The Strata Conference started yesterday (February 28) with a day of Tutorials, Jumpstarts, and Deep Data sessions. I attended two half-day tutorials, Hadoop Data Warehousing with Hive by Dean Wampler (Think Big Analytics), Jason Rutherglen (Think Big Analytics) and The Two Most Important Algorithms in Predictive Modeling Today by Jeremy Howard (Kaggle) and Mike Bowles.
The morning session focused on the use of Hive, the SQL-like language that can be used to perform analysis and create reports for data stored in a Hadoop data warehouse. The session was very informative, although perhaps a little too ambitious. Since it was a tutorial, the speakers prepared a virtual machine that the audience could install on their own machines and execute the same statements as the speakers. This ended up being a difficult process, and I found it easier and more valuable, as much of the audience did, to simply follow along and watch the presentation. Also, the session had a few demo glitches and the quantity of material was too much for the time allotted. Even so, I got a lot out of the session. It made clear to me the business cases where the use of Hive is appropriate, and it also highlighted for me the strengths and limitations of Hive.

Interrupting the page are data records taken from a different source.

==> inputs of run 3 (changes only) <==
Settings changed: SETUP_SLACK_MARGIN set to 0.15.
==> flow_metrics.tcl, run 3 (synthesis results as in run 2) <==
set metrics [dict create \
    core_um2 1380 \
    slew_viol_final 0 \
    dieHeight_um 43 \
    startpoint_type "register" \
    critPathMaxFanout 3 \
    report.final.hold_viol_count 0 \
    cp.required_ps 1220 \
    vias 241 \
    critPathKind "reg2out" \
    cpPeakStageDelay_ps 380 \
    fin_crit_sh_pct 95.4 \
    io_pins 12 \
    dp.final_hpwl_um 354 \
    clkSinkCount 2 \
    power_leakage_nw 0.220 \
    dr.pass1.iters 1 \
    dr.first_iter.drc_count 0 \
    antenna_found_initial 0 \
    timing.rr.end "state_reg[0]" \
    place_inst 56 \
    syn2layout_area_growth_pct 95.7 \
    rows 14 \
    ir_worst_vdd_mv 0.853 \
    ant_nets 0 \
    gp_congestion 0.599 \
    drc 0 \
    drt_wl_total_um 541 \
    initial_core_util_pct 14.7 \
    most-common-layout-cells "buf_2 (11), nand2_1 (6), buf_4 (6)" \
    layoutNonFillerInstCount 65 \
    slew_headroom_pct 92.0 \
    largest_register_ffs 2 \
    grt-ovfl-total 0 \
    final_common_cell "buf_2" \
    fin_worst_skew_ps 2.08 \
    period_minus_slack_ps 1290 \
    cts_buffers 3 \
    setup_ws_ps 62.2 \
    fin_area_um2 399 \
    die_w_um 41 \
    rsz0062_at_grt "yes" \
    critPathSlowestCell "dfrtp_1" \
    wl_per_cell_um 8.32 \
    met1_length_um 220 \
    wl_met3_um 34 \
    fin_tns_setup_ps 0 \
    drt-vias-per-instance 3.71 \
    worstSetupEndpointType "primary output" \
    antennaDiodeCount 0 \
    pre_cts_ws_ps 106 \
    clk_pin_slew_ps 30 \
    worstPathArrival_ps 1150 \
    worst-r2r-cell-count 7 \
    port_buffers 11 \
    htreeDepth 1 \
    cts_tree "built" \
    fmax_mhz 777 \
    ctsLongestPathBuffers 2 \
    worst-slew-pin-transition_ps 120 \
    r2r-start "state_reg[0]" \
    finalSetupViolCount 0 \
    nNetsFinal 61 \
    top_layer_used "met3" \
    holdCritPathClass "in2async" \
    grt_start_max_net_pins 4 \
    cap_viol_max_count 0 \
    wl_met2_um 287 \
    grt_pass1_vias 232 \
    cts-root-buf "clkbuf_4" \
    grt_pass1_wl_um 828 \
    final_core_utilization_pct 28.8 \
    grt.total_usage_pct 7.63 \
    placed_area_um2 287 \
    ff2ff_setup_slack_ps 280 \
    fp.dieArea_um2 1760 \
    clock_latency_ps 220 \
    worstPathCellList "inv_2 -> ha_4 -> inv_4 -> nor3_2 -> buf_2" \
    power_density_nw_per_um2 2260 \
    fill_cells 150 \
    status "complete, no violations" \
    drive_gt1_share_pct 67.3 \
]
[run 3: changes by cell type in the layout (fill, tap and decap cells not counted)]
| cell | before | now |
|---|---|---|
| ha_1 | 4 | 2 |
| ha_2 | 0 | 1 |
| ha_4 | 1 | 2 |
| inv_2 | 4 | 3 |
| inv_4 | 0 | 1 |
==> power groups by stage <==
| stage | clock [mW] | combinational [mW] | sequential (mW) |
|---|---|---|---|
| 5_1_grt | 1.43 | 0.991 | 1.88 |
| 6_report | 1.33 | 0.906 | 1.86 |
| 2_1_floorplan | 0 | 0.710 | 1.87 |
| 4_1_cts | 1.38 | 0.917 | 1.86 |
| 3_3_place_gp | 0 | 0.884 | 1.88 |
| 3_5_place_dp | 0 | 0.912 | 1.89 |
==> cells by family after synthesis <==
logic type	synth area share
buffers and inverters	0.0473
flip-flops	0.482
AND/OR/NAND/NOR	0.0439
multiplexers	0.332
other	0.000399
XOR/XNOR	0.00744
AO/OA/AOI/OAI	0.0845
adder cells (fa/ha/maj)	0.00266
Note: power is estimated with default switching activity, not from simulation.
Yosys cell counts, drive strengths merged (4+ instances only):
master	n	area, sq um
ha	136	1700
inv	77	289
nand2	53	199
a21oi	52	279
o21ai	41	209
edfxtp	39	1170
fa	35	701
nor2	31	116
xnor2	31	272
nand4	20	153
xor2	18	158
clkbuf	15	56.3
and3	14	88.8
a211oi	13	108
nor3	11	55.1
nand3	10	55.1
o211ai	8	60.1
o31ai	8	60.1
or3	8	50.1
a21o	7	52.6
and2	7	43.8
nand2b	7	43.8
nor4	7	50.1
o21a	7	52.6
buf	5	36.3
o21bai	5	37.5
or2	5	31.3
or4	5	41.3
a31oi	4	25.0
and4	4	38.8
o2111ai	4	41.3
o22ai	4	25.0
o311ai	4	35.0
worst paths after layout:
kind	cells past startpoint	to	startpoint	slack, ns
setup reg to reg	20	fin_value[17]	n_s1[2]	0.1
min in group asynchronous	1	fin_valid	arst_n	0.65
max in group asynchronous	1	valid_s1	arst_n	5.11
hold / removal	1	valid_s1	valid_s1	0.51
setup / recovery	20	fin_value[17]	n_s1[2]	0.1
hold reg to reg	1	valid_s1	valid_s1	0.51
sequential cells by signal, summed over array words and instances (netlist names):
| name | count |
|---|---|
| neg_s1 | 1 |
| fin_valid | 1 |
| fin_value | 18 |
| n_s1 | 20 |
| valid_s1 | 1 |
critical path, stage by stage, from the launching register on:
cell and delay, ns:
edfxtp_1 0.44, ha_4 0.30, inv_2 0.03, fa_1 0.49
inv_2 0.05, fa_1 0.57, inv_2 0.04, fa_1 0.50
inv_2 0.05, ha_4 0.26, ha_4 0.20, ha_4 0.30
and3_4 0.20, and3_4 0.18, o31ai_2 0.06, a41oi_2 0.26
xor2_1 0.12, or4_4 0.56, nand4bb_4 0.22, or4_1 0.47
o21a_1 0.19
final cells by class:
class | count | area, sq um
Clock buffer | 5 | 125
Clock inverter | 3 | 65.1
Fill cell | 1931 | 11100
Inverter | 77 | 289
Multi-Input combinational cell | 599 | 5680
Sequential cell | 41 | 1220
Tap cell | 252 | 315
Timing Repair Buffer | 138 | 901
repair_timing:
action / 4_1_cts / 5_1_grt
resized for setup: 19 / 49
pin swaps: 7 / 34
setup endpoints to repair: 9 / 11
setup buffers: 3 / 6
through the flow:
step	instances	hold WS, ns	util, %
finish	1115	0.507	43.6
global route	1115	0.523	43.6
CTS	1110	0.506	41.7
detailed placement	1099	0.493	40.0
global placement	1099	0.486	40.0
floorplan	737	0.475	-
--- src/rtl/ps_tx_pkg.sv ---
// Package for the serial printer transmitter: transaction types, command and
// register codes, and frame constants. No dependencies.
package ps_tx_pkg;

    localparam logic [1:0] CMD_READ  = 2'd0;
    localparam logic [1:0] CMD_WRITE = 2'd1;
    localparam logic [1:0] CMD_TICK  = 2'd2;
    localparam logic [1:0] CMD_NOP   = 2'd3;

    localparam logic [1:0] OFF_DATA   = 2'd0;
    localparam logic [1:0] OFF_STATUS = 2'd1;
    localparam logic [1:0] OFF_MODE   = 2'd2;
    localparam logic [1:0] OFF_NONE   = 2'd3;

    // Mode register bit positions.
    localparam int MODE_DIV_ACCESS = 7;
    localparam int MODE_DIAG       = 6;
    localparam int MODE_ERR_EN     = 5;
    localparam int MODE_EMPTY_EN   = 4;
    localparam int MODE_BUSY       = 3;
    localparam logic [7:0] MODE_KEEP_MASK = 8'hfc;

    // Pending flag bit positions.
    localparam int PEND_EMPTY = 0;
    localparam int PEND_ERR   = 1;

    localparam logic [7:0]  STATUS_BASE   = 8'h50;
    localparam logic [7:0]  UNMAPPED_READ = 8'hff;
    localparam logic [3:0]  FRAME_BITS    = 4'd11;
    localparam logic [16:0] PERIOD_BASE   = 17'h10000;

    typedef struct packed {
        logic [1:0] command;
        logic [1:0] port_offset;
        logic [7:0] write_data;
    } in_item_t;

    typedef struct packed {
        logic [7:0] read_data;
        logic       irq_level;
        logic       tx_line;
    } out_item_t;

endpackage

I really liked the afternoon session. Jeremy Howard and Mike Bowles each presented their favorite predictive modeling algorithm. Jeremy talked about how he’s used Random Forests to solve numerous types of problems and did a demo showing how to predict who was likely to live or die on the Titanic. Mike discussed how to use the glmnet algorithm and showed how it to apply it to sonar data to find oil under the ocean.
The next two days of the conference are filled with shorter 40 minute sessions. I’m looking forward to getting a lot more info about analytics and big data.